Yesterday I put the MBP through a tough trial run while visiting one of our stores. I was redesigning process plans in the CRM which is a very difficult task because you can really screw things up if you don't think things through. When I redesign these things I have to go into the process plans for other stores and look at reports to see what is and what isn't working.

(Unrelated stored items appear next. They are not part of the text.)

`config.mk`:
```
export PLATFORM = sky130hd
export DESIGN_NAME = decode_stage
export DESIGN_NICKNAME = d
export VERILOG_FILES = /design/src/design/decode_pkg.sv /design/src/design/decode_stage.sv /design/src/design/imm_gen.sv /design/src/design/instr_decoder.sv /design/src/design/issue_control.sv /design/src/design/issue_reg.sv
export VERILOG_INCLUDE_DIRS = /design/src /design/src/design
export SDC_FILE = /design/constraint.sdc
export NUM_CORES = 1
export LEC_CHECK = 0
export BUFFER_PORTS_ARGS = -buffer_cell sky130_fd_sc_hd__buf_2
export CAP_MARGIN = 20
export CORE_AREA = 8 8 236 238
export DETAILED_ROUTE_END_ITERATION = 16
export DIE_AREA = 0 0 244 246
export PLACE_DENSITY = 0.55
export RECOVER_POWER = 100
export SLEW_MARGIN = 20
export SYNTH_ARGS = -nofsm -noshare
export SYNTH_HDL_FRONTEND = slang
export SYNTH_SLANG_ARGS = --single-unit
```
`constraint.sdc`:
```
create_clock -name clk -period 6.2 [get_ports clk]
set_input_delay 0.31 -clock clk [delete_from_list [all_inputs] [get_ports clk]]
set_output_delay 0.31 -clock clk [all_outputs]
set_load 0.02 [all_outputs]
```
`src/design/decode_defs.svh`:
```
`ifndef DECODE_DEFS_SVH
`define DECODE_DEFS_SVH

`define DATA_W      32
`define REG_ADDR_W  5
`define ALU_OP_W    12

// one-hot alu operation, bit positions
`define ALU_ADD   0
`define ALU_SUB   1
`define ALU_SLT   2
`define ALU_SLTU  3
`define ALU_AND   4
`define ALU_NOR   5
`define ALU_OR    6
`define ALU_XOR   7
`define ALU_SLL   8
`define ALU_SRL   9
`define ALU_SRA   10
`define ALU_LUI   11

// major opcode, instr[31:26]
`define OP6_ARITH   6'h00
`define OP6_LU12I   6'h05
`define OP6_PCADDU  6'h07
`define OP6_MEM     6'h0a
`define OP6_JIRL    6'h13
`define OP6_B       6'h14
`define OP6_BL      6'h15
`define OP6_BEQ     6'h16
`define OP6_BNE     6'h17
`define OP6_BLT     6'h18
`define OP6_BGE     6'h19
`define OP6_BLTU    6'h1a
`define OP6_BGEU    6'h1b

// arith group, instr[25:22]
`define OP4_3R      4'h0
`define OP4_SHIFTI  4'h1
`define OP4_SLTI    4'h8
`define OP4_SLTUI   4'h9
`define OP4_ADDI    4'ha
`define OP4_ANDI    4'hd
`define OP4_ORI     4'he
`define OP4_XORI    4'hf

// instr[21:20]
`define OP2_SHIFTI  2'h0
`define OP2_3R      2'h1

// 3r and shift-imm function, instr[19:15]
`define OP5_ADD   5'h00
`define OP5_SLLI  5'h01
`define OP5_SUB   5'h02
`define OP5_SLT   5'h04
`define OP5_SLTU  5'h05
`define OP5_NOR   5'h08
`define OP5_AND   5'h09
`define OP5_SRLI  5'h09
`define OP5_OR    5'h0a
`define OP5_XOR   5'h0b
`define OP5_SLL   5'h0e
`define OP5_SRL   5'h0f
`define OP5_SRA   5'h10
`define OP5_SRAI  5'h11

// memory group, instr[25:22]
`define OP4_LD_B   4'h0
`define OP4_LD_H   4'h1
`define OP4_LD_W   4'h2
`define OP4_ST_B   4'h4
`define OP4_ST_H   4'h5
`define OP4_ST_W   4'h6
`define OP4_LD_BU  4'h8
`define OP4_LD_HU  4'h9

`define MASK_B  4'h1
`define MASK_H  4'h3
`define MASK_W  4'hf

`endif

```
`src/design/decode_pkg.sv`:
```
`include "decode_defs.svh"

package decode_pkg;

  // one instruction word, read in whichever format the opcode implies
  typedef union packed {
    struct packed {
      logic [5:0]             op6;
      logic [3:0]             op4;
      logic [1:0]             op2;
      logic [4:0]             op5;
      logic [`REG_ADDR_W-1:0] rk;
      logic [`REG_ADDR_W-1:0] rj;
      logic [`REG_ADDR_W-1:0] rd;
    } fmt_3r;
    struct packed {
      logic [9:0]             op10;
      logic [11:0]            imm12;
      logic [`REG_ADDR_W-1:0] rj;
      logic [`REG_ADDR_W-1:0] rd;
    } fmt_2ri12;
    struct packed {
      logic [6:0]             op7;
      logic [19:0]            imm20;
      logic [`REG_ADDR_W-1:0] rd;
    } fmt_1ri20;
    struct packed {
      logic [5:0]             op6;
      logic [15:0]            imm16;
      logic [`REG_ADDR_W-1:0] rj;
      logic [`REG_ADDR_W-1:0] rd;
    } fmt_2ri16;
    struct packed {
      logic [5:0]  op6;
      logic [15:0] offs_lo;
      logic [9:0]  offs_hi;
    } fmt_i26;
  } instr_u;

  typedef struct packed {
    logic               valid;
    logic [`DATA_W-1:0] pc;
    instr_u             instr;
  } fetch_slot_t;

  typedef struct packed {
    logic [`ALU_OP_W-1:0]   alu_op;
    logic [3:0]             mem_mask;
    logic                   load;
    logic                   store;
    logic                   is_unsigned;
    logic                   may_jump;
    logic                   use_rj_value;
    logic                   use_less;
    logic                   need_less;
    logic                   use_zero;
    logic                   need_zero;
    logic                   src1_is_pc;
    logic                   src2_is_imm;
    logic                   src2_is_4;
    logic                   gr_we;
    logic [`REG_ADDR_W-1:0] dest;
    logic [`DATA_W-1:0]     imm;
    logic [`REG_ADDR_W-1:0] rj_addr;
    logic [`REG_ADDR_W-1:0] rkd_addr;
    logic [`DATA_W-1:0]     rj_value;
    logic [`DATA_W-1:0]     rkd_value;
    logic [`DATA_W-1:0]     pc;
  } decoded_op_t;

  typedef struct packed {
    logic        valid;
    decoded_op_t op;
  } issue_slot_t;

  // read addresses ride along so the pairing check needs nothing else
  typedef struct packed {
    logic [`REG_ADDR_W-1:0] dest;
    logic                   gr_we;
    logic                   use_rj;
    logic                   use_rkd;
    logic                   may_jump;
    logic                   mem_access;
    logic [`REG_ADDR_W-1:0] rj_addr;
    logic [`REG_ADDR_W-1:0] rkd_addr;
  } hazard_info_t;

  typedef enum logic [2:0] {
    IMM_UI5,
    IMM_SI12,
    IMM_UI12,
    IMM_SI16,
    IMM_SI20,
    IMM_SI26,
    IMM_NONE
  } imm_kind_t;

endpackage

```
`src/design/decode_stage.sv`:
```
`include "decode_defs.svh"

module decode_stage import decode_pkg::*; (
  input  logic                             clk,
  input  logic                             reset,
  input  logic                             ready,
  input  logic                             flush,
  input  fetch_slot_t                      slot0,
  input  fetch_slot_t                      slot1,
  input  logic [3:0][`DATA_W-1:0]          rf_data,
  output logic [1:0]                       pop,
  output logic [3:0][`REG_ADDR_W-1:0]      rf_addr,
  output issue_slot_t                      issue0,
  output issue_slot_t                      issue1
);

  imm_kind_t          imm_kind0;
  imm_kind_t          imm_kind1;
  logic [`DATA_W-1:0] imm0;
  logic [`DATA_W-1:0] imm1;
  decoded_op_t        op0;
  decoded_op_t        op1;
  hazard_info_t       hazard0;
  hazard_info_t       hazard1;
  logic [1:0]         issue_valid;

  // slot 0 reads ports 0 and 1, slot 1 reads ports 2 and 3
  instr_decoder dec0 (
    .instr     (slot0.instr),
    .pc        (slot0.pc),
    .rj_value  (rf_data[0]),
    .rkd_value (rf_data[1]),
    .imm       (imm0),
    .imm_kind  (imm_kind0),
    .rj_addr   (rf_addr[0]),
    .rkd_addr  (rf_addr[1]),
    .op        (op0),
    .hazard    (hazard0)
  );

  instr_decoder dec1 (
    .instr     (slot1.instr),
    .pc        (slot1.pc),
    .rj_value  (rf_data[2]),
    .rkd_value (rf_data[3]),
    .imm       (imm1),
    .imm_kind  (imm_kind1),
    .rj_addr   (rf_addr[2]),
    .rkd_addr  (rf_addr[3]),
    .op        (op1),
    .hazard    (hazard1)
  );

  imm_gen imm_gen0 (
    .instr    (slot0.instr),
    .imm_kind (imm_kind0),
    .imm      (imm0)
  );

  imm_gen imm_gen1 (
    .instr    (slot1.instr),
    .imm_kind (imm_kind1),
    .imm      (imm1)
  );

  issue_control issue_ctl (
    .slot0_valid (slot0.valid),
    .slot1_valid (slot1.valid),
    .hazard0     (hazard0),
    .hazard1     (hazard1),
    .ready       (ready),
    .issue_valid (issue_valid),
    .pop         (pop)
  );

  issue_reg out_reg (
    .clk         (clk),
    .reset       (reset),
    .flush       (flush),
    .ready       (ready),
    .issue_valid (issue_valid),
    .op0         (op0),
    .op1         (op1),
    .issue0      (issue0),
    .issue1      (issue1)
  );

endmodule

```
`src/design/imm_gen.sv`:
```
`include "decode_defs.svh"

module imm_gen import decode_pkg::*; (
  input  instr_u             instr,
  input  imm_kind_t          imm_kind,
  output logic [`DATA_W-1:0] imm
);

  logic [11:0] i12;
  logic [15:0] i16;
  logic [19:0] i20;
  logic [25:0] i26;
  logic [4:0]  ui5;

  assign i12 = instr.fmt_2ri12.imm12;
  assign i16 = instr.fmt_2ri16.imm16;
  assign i20 = instr.fmt_1ri20.imm20;
  assign i26 = {instr.fmt_i26.offs_hi, instr.fmt_i26.offs_lo};
  assign ui5 = instr.fmt_3r.rk;

  // branch offsets stay unshifted, execute scales them
  always_comb begin
    case (imm_kind)
      IMM_SI20: imm = {i20, 12'b0};
      IMM_UI5:  imm = {27'b0, ui5};
      IMM_SI26: imm = {{6{i26[25]}}, i26};
      IMM_SI16: imm = {{16{i16[15]}}, i16};
      IMM_SI12: imm = {{20{i12[11]}}, i12};
      default:  imm = {20'b0, i12};
    endcase
  end

endmodule

```
`src/design/instr_decoder.sv`:
```
`include "decode_defs.svh"

module instr_decoder import decode_pkg::*; (
  input  instr_u                 instr,
  input  logic [`DATA_W-1:0]     pc,
  input  logic [`DATA_W-1:0]     rj_value,
  input  logic [`DATA_W-1:0]     rkd_value,
  input  logic [`DATA_W-1:0]     imm,
  output imm_kind_t              imm_kind,
  output logic [`REG_ADDR_W-1:0] rj_addr,
  output logic [`REG_ADDR_W-1:0] rkd_addr,
  output decoded_op_t            op,
  output hazard_info_t           hazard
);

  logic [5:0]             op6;
  logic [9:0]             op10;
  logic [4:0]             op5;
  logic                   is_3r;
  logic                   is_shift_imm;
  logic                   inst_add, inst_sub, inst_slt, inst_sltu;
  logic                   inst_and, inst_or, inst_xor, inst_nor;
  logic                   inst_sll, inst_srl, inst_sra;
  logic                   inst_slli, inst_srli, inst_srai;
  logic                   inst_addi, inst_slti, inst_sltui;
  logic                   inst_andi, inst_ori, inst_xori;
  logic                   inst_lu12i, inst_pcaddu;
  logic                   inst_ld_b, inst_ld_h, inst_ld_w, inst_ld_bu, inst_ld_hu;
  logic                   inst_st_b, inst_st_h, inst_st_w;
  logic                   inst_jirl, inst_b, inst_bl;
  logic                   inst_beq, inst_bne, inst_blt, inst_bge, inst_bltu, inst_bgeu;
  logic                   is_load;
  logic                   is_store;
  logic                   is_cond_branch;
  logic                   may_jump;
  logic                   recognized;
  logic                   src1_is_pc;
  logic                   src2_is_imm;
  logic                   src2_is_4;
  logic                   gr_we;
  logic [`REG_ADDR_W-1:0] dest;
  logic [`ALU_OP_W-1:0]   alu_op;
  logic [3:0]             mem_mask;

  assign op6  = instr.fmt_2ri16.op6;
  assign op10 = instr.fmt_2ri12.op10;
  assign op5  = instr.fmt_3r.op5;

  assign is_3r = (op10 == {`OP6_ARITH, `OP4_3R}) && (instr.fmt_3r.op2 == `OP2_3R);
  assign is_shift_imm = (op10 == {`OP6_ARITH, `OP4_SHIFTI}) &&
                        (instr.fmt_3r.op2 == `OP2_SHIFTI);

  assign inst_add  = is_3r && op5 == `OP5_ADD;
  assign inst_sub  = is_3r && op5 == `OP5_SUB;
  assign inst_slt  = is_3r && op5 == `OP5_SLT;
  assign inst_sltu = is_3r && op5 == `OP5_SLTU;
  assign inst_nor  = is_3r && op5 == `OP5_NOR;
  assign inst_and  = is_3r && op5 == `OP5_AND;
  assign inst_or   = is_3r && op5 == `OP5_OR;
  assign inst_xor  = is_3r && op5 == `OP5_XOR;
  assign inst_sll  = is_3r && op5 == `OP5_SLL;
  assign inst_srl  = is_3r && op5 == `OP5_SRL;
  assign inst_sra  = is_3r && op5 == `OP5_SRA;
  assign inst_slli = is_shift_imm && op5 == `OP5_SLLI;
  assign inst_srli = is_shift_imm && op5 == `OP5_SRLI;
  assign inst_srai = is_shift_imm && op5 == `OP5_SRAI;

  assign inst_addi  = op10 == {`OP6_ARITH, `OP4_ADDI};
  assign inst_slti  = op10 == {`OP6_ARITH, `OP4_SLTI};
  assign inst_sltui = op10 == {`OP6_ARITH, `OP4_SLTUI};
  assign inst_andi  = op10 == {`OP6_ARITH, `OP4_ANDI};
  assign inst_ori   = op10 == {`OP6_ARITH, `OP4_ORI};
  assign inst_xori  = op10 == {`OP6_ARITH, `OP4_XORI};
  assign inst_ld_b  = op10 == {`OP6_MEM, `OP4_LD_B};
  assign inst_ld_h  = op10 == {`OP6_MEM, `OP4_LD_H};
  assign inst_ld_w  = op10 == {`OP6_MEM, `OP4_LD_W};
  assign inst_ld_bu = op10 == {`OP6_MEM, `OP4_LD_BU};
  assign inst_ld_hu = op10 == {`OP6_MEM, `OP4_LD_HU};
  assign inst_st_b  = op10 == {`OP6_MEM, `OP4_ST_B};
  assign inst_st_h  = op10 == {`OP6_MEM, `OP4_ST_H};
  assign inst_st_w  = op10 == {`OP6_MEM, `OP4_ST_W};

  // bit 25 must be clear for the 20-bit immediate forms
  assign inst_lu12i  = instr.fmt_1ri20.op7 == {`OP6_LU12I, 1'b0};
  assign inst_pcaddu = instr.fmt_1ri20.op7 == {`OP6_PCADDU, 1'b0};

  assign inst_jirl = op6 == `OP6_JIRL;
  assign inst_b    = op6 == `OP6_B;
  assign inst_bl   = op6 == `OP6_BL;
  assign inst_beq  = op6 == `OP6_BEQ;
  assign inst_bne  = op6 == `OP6_BNE;
  assign inst_blt  = op6 == `OP6_BLT;
  assign inst_bge  = op6 == `OP6_BGE;
  assign inst_bltu = op6 == `OP6_BLTU;
  assign inst_bgeu = op6 == `OP6_BGEU;

  assign is_load  = inst_ld_b | inst_ld_h | inst_ld_w | inst_ld_bu | inst_ld_hu;
  assign is_store = inst_st_b | inst_st_h | inst_st_w;
  assign is_cond_branch = inst_beq | inst_bne | inst_blt | inst_bge | inst_bltu | inst_bgeu;
  assign may_jump = is_cond_branch | inst_jirl | inst_b | inst_bl;

  assign recognized = is_3r & (|alu_op) | inst_slli | inst_srli | inst_srai |
                      inst_addi | inst_slti | inst_sltui | inst_andi | inst_ori | inst_xori |
                      inst_lu12i | inst_pcaddu | is_load | is_store | may_jump;

  assign alu_op[`ALU_ADD]  = inst_add | inst_addi | is_load | is_store |
                             inst_jirl | inst_bl | inst_pcaddu;
  assign alu_op[`ALU_SUB]  = inst_sub | inst_beq | inst_bne;
  assign alu_op[`ALU_SLT]  = inst_slt | inst_slti | inst_blt | inst_bge;
  assign alu_op[`ALU_SLTU] = inst_sltu | inst_sltui | inst_bltu | inst_bgeu;
  assign alu_op[`ALU_AND]  = inst_and | inst_andi;
  assign alu_op[`ALU_NOR]  = inst_nor;
  assign alu_op[`ALU_OR]   = inst_or | inst_ori;
  assign alu_op[`ALU_XOR]  = inst_xor | inst_xori;
  assign alu_op[`ALU_SLL]  = inst_sll | inst_slli;
  assign alu_op[`ALU_SRL]  = inst_srl | inst_srli;
  assign alu_op[`ALU_SRA]  = inst_sra | inst_srai;
  assign alu_op[`ALU_LUI]  = inst_lu12i;

  always_comb begin
    if (inst_ld_w | inst_st_w) begin
      mem_mask = `MASK_W;
    end else if (inst_ld_h | inst_ld_hu | inst_st_h) begin
      mem_mask = `MASK_H;
    end else if (inst_ld_b | inst_ld_bu | inst_st_b) begin
      mem_mask = `MASK_B;
    end else begin
      mem_mask = 4'h0;
    end
  end

  always_comb begin
    if (inst_lu12i | inst_pcaddu) begin
      imm_kind = IMM_SI20;
    end else if (inst_slli | inst_srli | inst_srai) begin
      imm_kind = IMM_UI5;
    end else if (inst_b | inst_bl) begin
      imm_kind = IMM_SI26;
    end else if (inst_jirl | is_cond_branch) begin
      imm_kind = IMM_SI16;
    end else if (inst_andi | inst_ori | inst_xori) begin
      imm_kind = IMM_UI12;
    end else if (inst_addi | inst_slti | inst_sltui | is_load | is_store) begin
      imm_kind = IMM_SI12;
    end else begin
      imm_kind = IMM_NONE;
    end
  end

  assign src1_is_pc  = inst_jirl | inst_bl | inst_pcaddu;
  assign src2_is_4   = inst_jirl | inst_bl;
  assign src2_is_imm = inst_slli | inst_srli | inst_srai | inst_addi | inst_slti |
                       inst_sltui | inst_andi | inst_ori | inst_xori | inst_lu12i |
                       inst_pcaddu | is_load | is_store;

  assign gr_we = recognized & ~is_store & ~inst_b & ~is_cond_branch;
  // bl links into r1
  assign dest = inst_bl ? `REG_ADDR_W'd1 : instr.fmt_3r.rd;

  assign rj_addr  = instr.fmt_3r.rj;
  assign rkd_addr = (is_cond_branch | is_store) ? instr.fmt_3r.rd : instr.fmt_3r.rk;

  always_comb begin
    op.alu_op       = alu_op;
    op.mem_mask     = mem_mask;
    op.load         = is_load;
    op.store        = is_store;
    op.is_unsigned  = inst_ld_bu | inst_ld_hu;
    op.may_jump     = may_jump;
    op.use_rj_value = inst_jirl;
    op.use_less     = inst_blt | inst_bge | inst_bltu | inst_bgeu;
    op.need_less    = inst_blt | inst_bltu;
    op.use_zero     = inst_beq | inst_bne;
    op.need_zero    = inst_beq;
    op.src1_is_pc   = src1_is_pc;
    op.src2_is_imm  = src2_is_imm;
    op.src2_is_4    = src2_is_4;
    op.gr_we        = gr_we;
    // unknown words leave nothing behind but pc and operands
    op.dest         = recognized ? dest : '0;
    op.imm          = recognized ? imm : '0;
    op.rj_addr      = rj_addr;
    op.rkd_addr     = rkd_addr;
    op.rj_value     = rj_value;
    op.rkd_value    = rkd_value;
    op.pc           = pc;
  end

  assign hazard.dest       = dest;
  assign hazard.gr_we      = gr_we;
  assign hazard.use_rj     = inst_jirl | ~src1_is_pc;
  assign hazard.use_rkd    = ~(src2_is_imm | src2_is_4);
  assign hazard.may_jump   = may_jump;
  assign hazard.mem_access = is_load | is_store;
  assign hazard.rj_addr    = rj_addr;
  assign hazard.rkd_addr   = rkd_addr;

endmodule

```
`src/design/issue_control.sv`:
```
module issue_control import decode_pkg::*; (
  input  logic         slot0_valid,
  input  logic         slot1_valid,
  input  hazard_info_t hazard0,
  input  hazard_info_t hazard1,
  input  logic         ready,
  output logic [1:0]   issue_valid,
  output logic [1:0]   pop
);

  logic serialize;
  logic raw_rj;
  logic raw_rkd;
  logic slot0_writes;

  // jumps in slot 0 and any memory access keep the pair apart
  assign serialize = hazard0.may_jump | hazard0.mem_access | hazard1.mem_access;

  // writes to r0 never create a dependency
  assign slot0_writes = hazard0.gr_we & (|hazard0.dest);
  assign raw_rj  = hazard1.use_rj  & (hazard0.dest == hazard1.rj_addr);
  assign raw_rkd = hazard1.use_rkd & (hazard0.dest == hazard1.rkd_addr);

  assign issue_valid[0] = slot0_valid;
  assign issue_valid[1] = slot1_valid & ~serialize & ~(slot0_writes & (raw_rj | raw_rkd));

  assign pop = issue_valid & {2{ready}};

endmodule

```
`src/design/issue_reg.sv`:
```
module issue_reg import decode_pkg::*; (
  input  logic        clk,
  input  logic        reset,
  input  logic        flush,
  input  logic        ready,
  input  logic [1:0]  issue_valid,
  input  decoded_op_t op0,
  input  decoded_op_t op1,
  output issue_slot_t issue0,
  output issue_slot_t issue1
);

  // flush takes priority over back-pressure
  always_ff @(posedge clk) begin
    if (reset || flush) begin
      issue0 <= '0;
      issue1 <= '0;
    end else if (ready) begin
      issue0.valid <= issue_valid[0];
      issue0.op    <= op0;
      issue1.valid <= issue_valid[1];
      issue1.op    <= op1;
    end
  end

endmodule

```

I used FireFox, Safari, and IE7 through VMWare plus another instance of IE7 to keep up with my email. So I quickly setup 4 "Spaces" and dumped each section into its own space. By pressing Apple Key + Arrow Key I could quickly jump into the other programs to see what was going on between 6 different CRM process plans, email templates, manager alert notifications, videos, flash files, reports, current activities screens, and was trouble-shooting people's issues all from one little laptop. The only way to do this better would have been to have had 4 monitors, but then my wrist would have been tired from dragging a mouse across so much screen real estate.....and I don't want to drag 4 monitors from store to store.

When I got home I was doing some of the same stuff while sitting on my couch watching a movie with some alcohol in hand.

OS-X on a latptop = Mobile Multitasker's Dream!

There are programs to enable multiple desktops on PCs as well.
 
I'm ordering one on the first of the month... I can't wait!

Thursday - right Mitch? Just remember this simple thing: if you can't figure out how to do something on the Apple, think about how your grandmother would do it - I keep finding myself over complicating things because I'm so used to the PC.

By the way, I've discovered a couple of small issues that can be easily gotten around with VMWare or Parallels:

1. Microsoft Excel for Mac has some issues with spreadsheet attachments that come from a PC through email. The exact same file can be transported over a harddrive or thumb drive and there won't be any issues at all. I read something on MacForums about a file-fixer thing that is made specifically for this issue, but have not downloaded it yet. SnowLeopard (next Apple OS) might be here in 2 weeks and that is supposed to make OS-X work with windows machines even more.

2. Blackberry hates Apple. If you want to upgrade your BB operating system or back the device up, don't do it in OS-X. RIM only supports a Windows OS. Again, using Windows through VMWare is a way around this.

3. Cisco doesn't like Apple either. If you have a security-crazed IT department, then they probably use Cisco , instead of Microsoft, for VPN connections. Cisco does have AnyConnect that doesn't matter what you're on, but overall Cisco only likes Windows 32 Bit operating systems.

Those are really my only 3 issues. And compared to the pluses, they're no big deal. I will get the Excel and Cisco things worked out. I just haven't spent a lot of time researching either because I have a few different networked drives that I usually use for passing things through. Fortunately, I only see spread sheets being emailed around month-end close-out when I'm working in ADP anyway, which means I'm on a PC for that.


Next up for me, is going to be the 24" display, adapters, keyboard and mouse because this things is definitely good enough to hang with my desktop on the bigger Adobe programs and they're better programs on the Apple (more options and better interface).
 
I tried a Mac for awhile a few years ago and found that it just didn't work for all of the heavy Microsoft/IBM corporate applications I was using and logging into. They are very cool but I didn't see the benefit. In fact, the Mac was more of a hindrance than anything else. The iLife apps were cool, like iMovie and iPhoto. I bought a new Dell laptop a few months ago and beefed it up pretty good. It was less than a comparably equipped Mac and the battery life is AWESOME! It's a Latitude E6400.